(Stored items)
* * * * * * * * *

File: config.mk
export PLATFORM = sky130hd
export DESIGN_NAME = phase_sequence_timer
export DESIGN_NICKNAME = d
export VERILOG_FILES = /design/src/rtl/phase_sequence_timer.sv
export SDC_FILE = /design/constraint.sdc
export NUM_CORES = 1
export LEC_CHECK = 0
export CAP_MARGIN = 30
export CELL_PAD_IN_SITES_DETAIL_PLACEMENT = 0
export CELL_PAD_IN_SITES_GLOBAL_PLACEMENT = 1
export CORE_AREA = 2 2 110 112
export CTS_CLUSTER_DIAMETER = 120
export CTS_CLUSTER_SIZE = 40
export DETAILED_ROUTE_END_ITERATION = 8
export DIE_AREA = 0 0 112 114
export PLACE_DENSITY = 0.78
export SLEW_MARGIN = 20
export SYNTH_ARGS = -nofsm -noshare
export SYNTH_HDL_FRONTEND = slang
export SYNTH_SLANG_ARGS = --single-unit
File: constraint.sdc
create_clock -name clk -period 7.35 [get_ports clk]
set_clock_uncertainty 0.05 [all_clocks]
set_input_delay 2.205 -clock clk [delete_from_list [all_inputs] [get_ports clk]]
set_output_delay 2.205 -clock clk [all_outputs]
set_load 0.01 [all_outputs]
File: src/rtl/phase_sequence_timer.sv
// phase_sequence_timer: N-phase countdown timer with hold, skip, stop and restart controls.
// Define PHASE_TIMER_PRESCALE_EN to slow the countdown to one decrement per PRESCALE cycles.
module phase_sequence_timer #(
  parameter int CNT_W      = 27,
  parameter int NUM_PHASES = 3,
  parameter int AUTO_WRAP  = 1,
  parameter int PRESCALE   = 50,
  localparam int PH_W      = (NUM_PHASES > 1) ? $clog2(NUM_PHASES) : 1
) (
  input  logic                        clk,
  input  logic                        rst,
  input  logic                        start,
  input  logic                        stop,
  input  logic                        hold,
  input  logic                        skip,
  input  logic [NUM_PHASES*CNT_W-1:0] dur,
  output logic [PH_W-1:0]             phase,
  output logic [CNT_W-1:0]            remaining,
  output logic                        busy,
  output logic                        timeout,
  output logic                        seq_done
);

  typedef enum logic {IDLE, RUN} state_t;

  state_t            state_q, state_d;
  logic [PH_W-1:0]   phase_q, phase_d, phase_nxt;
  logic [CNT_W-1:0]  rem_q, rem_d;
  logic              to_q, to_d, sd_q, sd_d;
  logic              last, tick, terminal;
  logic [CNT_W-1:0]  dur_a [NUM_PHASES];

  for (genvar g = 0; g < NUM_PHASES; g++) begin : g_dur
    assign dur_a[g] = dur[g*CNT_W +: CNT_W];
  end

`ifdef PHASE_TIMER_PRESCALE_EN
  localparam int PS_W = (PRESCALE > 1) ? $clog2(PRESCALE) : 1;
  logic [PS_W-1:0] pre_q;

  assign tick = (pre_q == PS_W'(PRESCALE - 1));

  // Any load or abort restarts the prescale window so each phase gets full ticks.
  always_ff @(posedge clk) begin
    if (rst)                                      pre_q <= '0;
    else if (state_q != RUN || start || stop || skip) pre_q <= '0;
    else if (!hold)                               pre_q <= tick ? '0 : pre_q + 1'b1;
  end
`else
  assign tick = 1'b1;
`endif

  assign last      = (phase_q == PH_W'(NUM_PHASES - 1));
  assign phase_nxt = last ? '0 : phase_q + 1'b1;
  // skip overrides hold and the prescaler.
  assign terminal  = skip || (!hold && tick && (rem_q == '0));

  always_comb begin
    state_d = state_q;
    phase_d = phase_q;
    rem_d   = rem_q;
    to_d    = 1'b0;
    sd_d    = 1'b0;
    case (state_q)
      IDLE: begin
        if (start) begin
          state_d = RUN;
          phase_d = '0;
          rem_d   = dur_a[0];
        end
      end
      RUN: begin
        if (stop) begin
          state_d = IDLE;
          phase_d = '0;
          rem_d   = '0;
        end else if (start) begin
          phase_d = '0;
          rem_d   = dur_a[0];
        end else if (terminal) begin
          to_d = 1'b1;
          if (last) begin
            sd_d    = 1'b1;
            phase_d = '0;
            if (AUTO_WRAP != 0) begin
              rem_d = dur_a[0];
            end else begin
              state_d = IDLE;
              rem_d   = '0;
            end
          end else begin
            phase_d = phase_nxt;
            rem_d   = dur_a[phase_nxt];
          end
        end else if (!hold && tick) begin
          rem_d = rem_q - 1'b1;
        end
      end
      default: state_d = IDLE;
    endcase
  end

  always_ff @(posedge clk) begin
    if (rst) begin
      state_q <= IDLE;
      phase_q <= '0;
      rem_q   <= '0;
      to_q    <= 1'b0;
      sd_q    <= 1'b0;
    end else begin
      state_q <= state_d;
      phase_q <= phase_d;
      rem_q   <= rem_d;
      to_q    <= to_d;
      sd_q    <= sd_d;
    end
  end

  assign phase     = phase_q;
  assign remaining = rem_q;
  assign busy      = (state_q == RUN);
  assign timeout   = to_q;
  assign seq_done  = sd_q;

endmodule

* * * * * * * * *

Task to carry out:
Having looked over the entries above, reproduce all of them exactly.

Exercise answer:
File: config.mk
export PLATFORM = sky130hd
export DESIGN_NAME = phase_sequence_timer
export DESIGN_NICKNAME = d
export VERILOG_FILES = /design/src/rtl/phase_sequence_timer.sv
export SDC_FILE = /design/constraint.sdc
export NUM_CORES = 1
export LEC_CHECK = 0
export CAP_MARGIN = 30
export CELL_PAD_IN_SITES_DETAIL_PLACEMENT = 0
export CELL_PAD_IN_SITES_GLOBAL_PLACEMENT = 1
export CORE_AREA = 2 2 110 112
export CTS_CLUSTER_DIAMETER = 120
export CTS_CLUSTER_SIZE = 40
export DETAILED_ROUTE_END_ITERATION = 8
export DIE_AREA = 0 0 112 114
export PLACE_DENSITY = 0.78
export SLEW_MARGIN = 20
export SYNTH_ARGS = -nofsm -noshare
export SYNTH_HDL_FRONTEND = slang
export SYNTH_SLANG_ARGS = --single-unit
File: constraint.sdc
create_clock -name clk -period 7.35 [get_ports clk]
set_clock_uncertainty 0.05 [all_clocks]
set_input_delay 2.205 -clock clk [delete_from_list [all_inputs] [get_ports clk]]
set_output_delay 2.205 -clock clk [all_outputs]
set_load 0.01 [all_outputs]
File: src/rtl/phase_sequence_timer.sv
// phase_sequence_timer: N-phase countdown timer with hold, skip, stop and restart controls.
// Define PHASE_TIMER_PRESCALE_EN to slow the countdown to one decrement per PRESCALE cycles.
module phase_sequence_timer #(
  parameter int CNT_W      = 27,
  parameter int NUM_PHASES = 3,
  parameter int AUTO_WRAP  = 1,
  parameter int PRESCALE   = 50,
  localparam int PH_W      = (NUM_PHASES > 1) ? $clog2(NUM_PHASES) : 1
) (
  input  logic                        clk,
  input  logic                        rst,
  input  logic                        start,
  input  logic                        stop,
  input  logic                        hold,
  input  logic                        skip,
  input  logic [NUM_PHASES*CNT_W-1:0] dur,
  output logic [PH_W-1:0]             phase,
  output logic [CNT_W-1:0]            remaining,
  output logic                        busy,
  output logic                        timeout,
  output logic                        seq_done
);

  typedef enum logic {IDLE, RUN} state_t;

  state_t            state_q, state_d;
  logic [PH_W-1:0]   phase_q, phase_d, phase_nxt;
  logic [CNT_W-1:0]  rem_q, rem_d;
  logic              to_q, to_d, sd_q, sd_d;
  logic              last, tick, terminal;
  logic [CNT_W-1:0]  dur_a [NUM_PHASES];

  for (genvar g = 0; g < NUM_PHASES; g++) begin : g_dur
    assign dur_a[g] = dur[g*CNT_W +: CNT_W];
  end

`ifdef PHASE_TIMER_PRESCALE_EN
  localparam int PS_W = (PRESCALE > 1) ? $clog2(PRESCALE) : 1;
  logic [PS_W-1:0] pre_q;

  assign tick = (pre_q == PS_W'(PRESCALE - 1));

  // Any load or abort restarts the prescale window so each phase gets full ticks.
  always_ff @(posedge clk) begin
    if (rst)                                      pre_q <= '0;
    else if (state_q != RUN || start || stop || skip) pre_q <= '0;
    else if (!hold)                               pre_q <= tick ? '0 : pre_q + 1'b1;
  end
`else
  assign tick = 1'b1;
`endif

  assign last      = (phase_q == PH_W'(NUM_PHASES - 1));
  assign phase_nxt = last ? '0 : phase_q + 1'b1;
  // skip overrides hold and the prescaler.
  assign terminal  = skip || (!hold && tick && (rem_q == '0));

  always_comb begin
    state_d = state_q;
    phase_d = phase_q;
    rem_d   = rem_q;
    to_d    = 1'b0;
    sd_d    = 1'b0;
    case (state_q)
      IDLE: begin
        if (start) begin
          state_d = RUN;
          phase_d = '0;
          rem_d   = dur_a[0];
        end
      end
      RUN: begin
        if (stop) begin
          state_d = IDLE;
          phase_d = '0;
          rem_d   = '0;
        end else if (start) begin
          phase_d = '0;
          rem_d   = dur_a[0];
        end else if (terminal) begin
          to_d = 1'b1;
          if (last) begin
            sd_d    = 1'b1;
            phase_d = '0;
            if (AUTO_WRAP != 0) begin
              rem_d = dur_a[0];
            end else begin
              state_d = IDLE;
              rem_d   = '0;
            end
          end else begin
            phase_d = phase_nxt;
            rem_d   = dur_a[phase_nxt];
          end
        end else if (!hold && tick) begin
          rem_d = rem_q - 1'b1;
        end
      end
      default: state_d = IDLE;
    endcase
  end

  always_ff @(posedge clk) begin
    if (rst) begin
      state_q <= IDLE;
      phase_q <= '0;
      rem_q   <= '0;
      to_q    <= 1'b0;
      sd_q    <= 1'b0;
    end else begin
      state_q <= state_d;
      phase_q <= phase_d;
      rem_q   <= rem_d;
      to_q    <= to_d;
      sd_q    <= sd_d;
    end
  end

  assign phase     = phase_q;
  assign remaining = rem_q;
  assign busy      = (state_q == RUN);
  assign timeout   = to_q;
  assign seq_done  = sd_q;

endmodule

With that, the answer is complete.